(Stored data entries)
▼

--- src/rtl/tcw_pkg.sv ---
// shared types, constants and microcode for the text console writer
package tcw_pkg;

  localparam int COLUMNS_DEF = 100;
  localparam int ROWS_DEF    = 37;

  localparam int COL_W  = 7;
  localparam int ROW_W  = 6;
  localparam int CELL_W = 16;

  localparam logic [7:0]        ATTR_RESET     = 8'h0F;
  localparam logic [7:0]        CHAR_SPACE     = 8'h20;
  localparam logic [7:0]        CHAR_NEWLINE   = 8'h0A;
  localparam logic [7:0]        CHAR_BACKSPACE = 8'h08;
  localparam logic [7:0]        CHAR_NULL      = 8'h00;
  localparam logic [CELL_W-1:0] CELL_ZERO      = 16'h0000;
  localparam logic [CELL_W-1:0] CELL_BLANK     = {ATTR_RESET, CHAR_SPACE};

  typedef enum logic [1:0] {
    CMD_PUT   = 2'd0,
    CMD_READ  = 2'd1,
    CMD_CLEAR = 2'd2,
    CMD_NOP   = 2'd3
  } cmd_t;

  typedef struct packed {
    logic [1:0]       command;
    logic [7:0]       char_code;
    logic [ROW_W-1:0] cell_row;
    logic [COL_W-1:0] cell_col;
  } tcw_req_t;

  typedef struct packed {
    logic [COL_W-1:0]  cursor_col;
    logic [ROW_W-1:0]  cursor_row;
    logic [CELL_W-1:0] cell_value;
    logic              scrolled;
  } tcw_rsp_t;

  // microcode steps
  typedef enum logic [3:0] {
    S_IDLE,
    S_PUT,
    S_NEWLINE,
    S_CHKSCR,
    S_SCR_INIT,
    S_COPY,
    S_ZERO_SET,
    S_ZERO,
    S_BKSP,
    S_BKWR,
    S_READ,
    S_READWB,
    S_CLEAR,
    S_FILL,
    S_EMIT
  } step_t;

  // datapath operations
  typedef enum logic [3:0] {
    OP_LATCH,
    OP_PUT,
    OP_NEWLINE,
    OP_NONE,
    OP_SCR_INIT,
    OP_COPY,
    OP_ZERO_SET,
    OP_ZERO,
    OP_BKSP,
    OP_BKWR,
    OP_READ,
    OP_READWB,
    OP_CLR_INIT,
    OP_FILL,
    OP_EMIT
  } op_t;

  // jump conditions
  typedef enum logic [2:0] {
    C_ALWAYS,
    C_DISPATCH,
    C_ROW_OVER,
    C_HOME,
    C_COPY_DONE,
    C_SWEEP_DONE,
    C_OUT_FREE
  } cond_t;

  typedef struct packed {
    op_t   op;
    cond_t cond;
    step_t jt;
    step_t jf;
  } uword_t;

  typedef struct packed {
    logic row_over;
    logic at_home;
    logic copy_done;
    logic sweep_done;
    logic out_free;
  } tcw_status_t;

  // control store: one word per step
  function automatic uword_t urom(input step_t s);
    uword_t w;
    case (s)
      S_IDLE:     w = '{op: OP_LATCH,    cond: C_DISPATCH,   jt: S_IDLE,     jf: S_IDLE};
      S_PUT:      w = '{op: OP_PUT,      cond: C_ALWAYS,     jt: S_CHKSCR,   jf: S_CHKSCR};
      S_NEWLINE:  w = '{op: OP_NEWLINE,  cond: C_ALWAYS,     jt: S_CHKSCR,   jf: S_CHKSCR};
      S_CHKSCR:   w = '{op: OP_NONE,     cond: C_ROW_OVER,   jt: S_SCR_INIT, jf: S_EMIT};
      S_SCR_INIT: w = '{op: OP_SCR_INIT, cond: C_ALWAYS,     jt: S_COPY,     jf: S_COPY};
      S_COPY:     w = '{op: OP_COPY,     cond: C_COPY_DONE,  jt: S_ZERO_SET, jf: S_COPY};
      S_ZERO_SET: w = '{op: OP_ZERO_SET, cond: C_ALWAYS,     jt: S_ZERO,     jf: S_ZERO};
      S_ZERO:     w = '{op: OP_ZERO,     cond: C_SWEEP_DONE, jt: S_EMIT,     jf: S_ZERO};
      S_BKSP:     w = '{op: OP_BKSP,     cond: C_HOME,       jt: S_EMIT,     jf: S_BKWR};
      S_BKWR:     w = '{op: OP_BKWR,     cond: C_ALWAYS,     jt: S_EMIT,     jf: S_EMIT};
      S_READ:     w = '{op: OP_READ,     cond: C_ALWAYS,     jt: S_READWB,   jf: S_READWB};
      S_READWB:   w = '{op: OP_READWB,   cond: C_ALWAYS,     jt: S_EMIT,     jf: S_EMIT};
      S_CLEAR:    w = '{op: OP_CLR_INIT, cond: C_ALWAYS,     jt: S_FILL,     jf: S_FILL};
      S_FILL:     w = '{op: OP_FILL,     cond: C_SWEEP_DONE, jt: S_EMIT,     jf: S_FILL};
      S_EMIT:     w = '{op: OP_EMIT,     cond: C_OUT_FREE,   jt: S_IDLE,     jf: S_EMIT};
      default:    w = '{op: OP_NONE,     cond: C_ALWAYS,     jt: S_IDLE,     jf: S_IDLE};
    endcase
    return w;
  endfunction

  // entry step for a newly accepted transaction
  function automatic step_t dispatch(input logic [1:0] command, input logic [7:0] char_code);
    step_t s;
    case (command)
      CMD_PUT: begin
        if (char_code == CHAR_NEWLINE) begin
          s = S_NEWLINE;
        end else if (char_code == CHAR_BACKSPACE) begin
          s = S_BKSP;
        end else if (char_code == CHAR_NULL) begin
          s = S_EMIT;
        end else begin
          s = S_PUT;
        end
      end
      CMD_READ:  s = S_READ;
      CMD_CLEAR: s = S_CLEAR;
      default:   s = S_EMIT;
    endcase
    return s;
  endfunction

endpackage
### src/rtl/fatk_sincos.sv
`timescale 1ns / 1ps
// ----------------------------------------------------------------------------
// fatk_sincos
// Degree angle to sine/cosine: serial reduction mod 360, serial phase
// division, then a 28-step CORDIC rotation.
// ----------------------------------------------------------------------------
module fatk_sincos #(
    parameter int FRAC_BITS = 16
) (
    input  logic                                 i_clk,
    input  logic                                 i_rst_n,
    input  logic                                 i_start,
    input  logic signed [31:0]                   i_ang,
    output logic                                 o_done,
    output logic signed [fatk_pkg::TRIG_W-1:0]   o_sin,
    output logic signed [fatk_pkg::TRIG_W-1:0]   o_cos
);
    localparam int MW = FRAC_BITS + 9;
    localparam longint unsigned MOD_L = 64'd360 << FRAC_BITS;
    localparam longint unsigned OFS_L = (64'd1 << 31) % MOD_L;
    localparam logic [MW:0] MOD_M = (MW+1)'(MOD_L);
    localparam logic [MW:0] OFS_C = (MW+1)'(OFS_L);
    localparam int CW = fatk_pkg::CRD_W;

    localparam logic [2:0] S_IDLE = 3'd0;
    localparam logic [2:0] S_MOD  = 3'd1;
    localparam logic [2:0] S_FIX  = 3'd2;
    localparam logic [2:0] S_DIV  = 3'd3;
    localparam logic [2:0] S_QUAD = 3'd4;
    localparam logic [2:0] S_CORD = 3'd5;
    localparam logic [2:0] S_DONE = 3'd6;

    logic [2:0]           r_state;
    logic [4:0]           r_cnt;
    logic [31:0]          r_u;
    logic [MW:0]          r_rem;
    logic [29:0]          r_q;
    logic signed [31:0]   r_p;
    logic                 r_neg;
    logic signed [CW-1:0] r_x;
    logic signed [CW-1:0] r_y;
    logic                 r_done;
    logic signed [fatk_pkg::TRIG_W-1:0] r_sin;
    logic signed [fatk_pkg::TRIG_W-1:0] r_cos;

    logic [MW:0]          n_mod_t;
    logic [MW:0]          n_div_t;
    logic signed [31:0]   n_pq;
    logic signed [CW-1:0] n_xs;
    logic signed [CW-1:0] n_ys;
    logic signed [31:0]   n_at;
    logic signed [CW-1:0] n_xf;
    logic signed [CW-1:0] n_yf;

    assign n_mod_t = {r_rem[MW-1:0], r_u[31]};
    assign n_div_t = {r_rem[MW-1:0], 1'b0};
    assign n_pq    = {2'b00, r_q};
    assign n_xs    = r_x >>> r_cnt;
    assign n_ys    = r_y >>> r_cnt;
    assign n_at    = {4'b0000, fatk_pkg::atan_turns(r_cnt)};
    assign n_xf    = r_neg ? -r_x : r_x;
    assign n_yf    = r_neg ? -r_y : r_y;

    function automatic logic signed [fatk_pkg::TRIG_W-1:0] clamp(
        input logic signed [CW-1:0] v);
        if (v > fatk_pkg::TRIG_ONE) begin
            return fatk_pkg::TRIG_W'(fatk_pkg::TRIG_ONE);
        end else if (v < -fatk_pkg::TRIG_ONE) begin
            return fatk_pkg::TRIG_W'(-fatk_pkg::TRIG_ONE);
        end
        return fatk_pkg::TRIG_W'(v);
    endfunction

    always_ff @(posedge i_clk) begin
        if (!i_rst_n) begin
            r_state <= S_IDLE;
            r_done  <= 1'b0;
            r_cnt   <= '0;
        end else begin
            r_done <= 1'b0;
            case (r_state)
                S_IDLE: begin
                    if (i_start) begin
                        // bias by 2^31 so the dividend is unsigned
                        r_u     <= {~i_ang[31], i_ang[30:0]};
                        r_rem   <= '0;
                        r_cnt   <= 5'd31;
                        r_state <= S_MOD;
                    end
                end
                S_MOD: begin
                    r_rem <= (n_mod_t >= MOD_M) ? n_mod_t - MOD_M : n_mod_t;
                    r_u   <= r_u << 1;
                    r_cnt <= r_cnt - 5'd1;
                    if (r_cnt == 5'd0) begin
                        r_state <= S_FIX;
                    end
                end
                S_FIX: begin
                    // remove the bias again, modulo a full turn
                    r_rem   <= (r_rem >= OFS_C) ? r_rem - OFS_C : r_rem + MOD_M - OFS_C;
                    r_cnt   <= 5'd29;
                    r_state <= S_DIV;
                end
                S_DIV: begin
                    r_rem <= (n_div_t >= MOD_M) ? n_div_t - MOD_M : n_div_t;
                    r_q   <= {r_q[28:0], n_div_t >= MOD_M};
                    r_cnt <= r_cnt - 5'd1;
                    if (r_cnt == 5'd0) begin
                        r_state <= S_QUAD;
                    end
                end
                S_QUAD: begin
                    r_neg <= 1'b0;
                    if (n_pq >= fatk_pkg::THREE_Q) begin
                        r_p <= n_pq - fatk_pkg::FULL;
                    end else if (n_pq > fatk_pkg::QUARTER) begin
                        r_p   <= n_pq - fatk_pkg::HALF;
                        r_neg <= 1'b1;
                    end else begin
                        r_p <= n_pq;
                    end
                    r_x     <= fatk_pkg::CORDIC_GAIN;
                    r_y     <= '0;
                    r_cnt   <= '0;
                    r_state <= S_CORD;
                end
                S_CORD: begin
                    if (!r_p[31]) begin
                        r_x <= r_x - n_ys;
                        r_y <= r_y + n_xs;
                        r_p <= r_p - n_at;
                    end else begin
                        r_x <= r_x + n_ys;
                        r_y <= r_y - n_xs;
                        r_p <= r_p + n_at;
                    end
                    r_cnt <= r_cnt + 5'd1;
                    if (r_cnt == fatk_pkg::CORDIC_LAST) begin
                        r_state <= S_DONE;
                    end
                end
                S_DONE: begin
                    r_cos   <= clamp(n_xf);
                    r_sin   <= clamp(n_yf);
                    r_done  <= 1'b1;
                    r_state <= S_IDLE;
                end
                default: r_state <= S_IDLE;
            endcase
        end
    end

    assign o_done = r_done;
    assign o_sin  = r_sin;
    assign o_cos  = r_cos;
endmodule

▲

• _Task goal_
Beginning with the line above that contains "localparam logic [MW:0] OFS_C", copy each line exactly up to and including the line that contains "end else if (v", and go no further.

• _Solution_
    localparam logic [MW:0] OFS_C = (MW+1)'(OFS_L);
    localparam int CW = fatk_pkg::CRD_W;

    localparam logic [2:0] S_IDLE = 3'd0;
    localparam logic [2:0] S_MOD  = 3'd1;
    localparam logic [2:0] S_FIX  = 3'd2;
    localparam logic [2:0] S_DIV  = 3'd3;
    localparam logic [2:0] S_QUAD = 3'd4;
    localparam logic [2:0] S_CORD = 3'd5;
    localparam logic [2:0] S_DONE = 3'd6;

    logic [2:0]           r_state;
    logic [4:0]           r_cnt;
    logic [31:0]          r_u;
    logic [MW:0]          r_rem;
    logic [29:0]          r_q;
    logic signed [31:0]   r_p;
    logic                 r_neg;
    logic signed [CW-1:0] r_x;
    logic signed [CW-1:0] r_y;
    logic                 r_done;
    logic signed [fatk_pkg::TRIG_W-1:0] r_sin;
    logic signed [fatk_pkg::TRIG_W-1:0] r_cos;

    logic [MW:0]          n_mod_t;
    logic [MW:0]          n_div_t;
    logic signed [31:0]   n_pq;
    logic signed [CW-1:0] n_xs;
    logic signed [CW-1:0] n_ys;
    logic signed [31:0]   n_at;
    logic signed [CW-1:0] n_xf;
    logic signed [CW-1:0] n_yf;

    assign n_mod_t = {r_rem[MW-1:0], r_u[31]};
    assign n_div_t = {r_rem[MW-1:0], 1'b0};
    assign n_pq    = {2'b00, r_q};
    assign n_xs    = r_x >>> r_cnt;
    assign n_ys    = r_y >>> r_cnt;
    assign n_at    = {4'b0000, fatk_pkg::atan_turns(r_cnt)};
    assign n_xf    = r_neg ? -r_x : r_x;
    assign n_yf    = r_neg ? -r_y : r_y;

    function automatic logic signed [fatk_pkg::TRIG_W-1:0] clamp(
        input logic signed [CW-1:0] v);
        if (v > fatk_pkg::TRIG_ONE) begin
            return fatk_pkg::TRIG_W'(fatk_pkg::TRIG_ONE);
        end else if (v < -fatk_pkg::TRIG_ONE) begin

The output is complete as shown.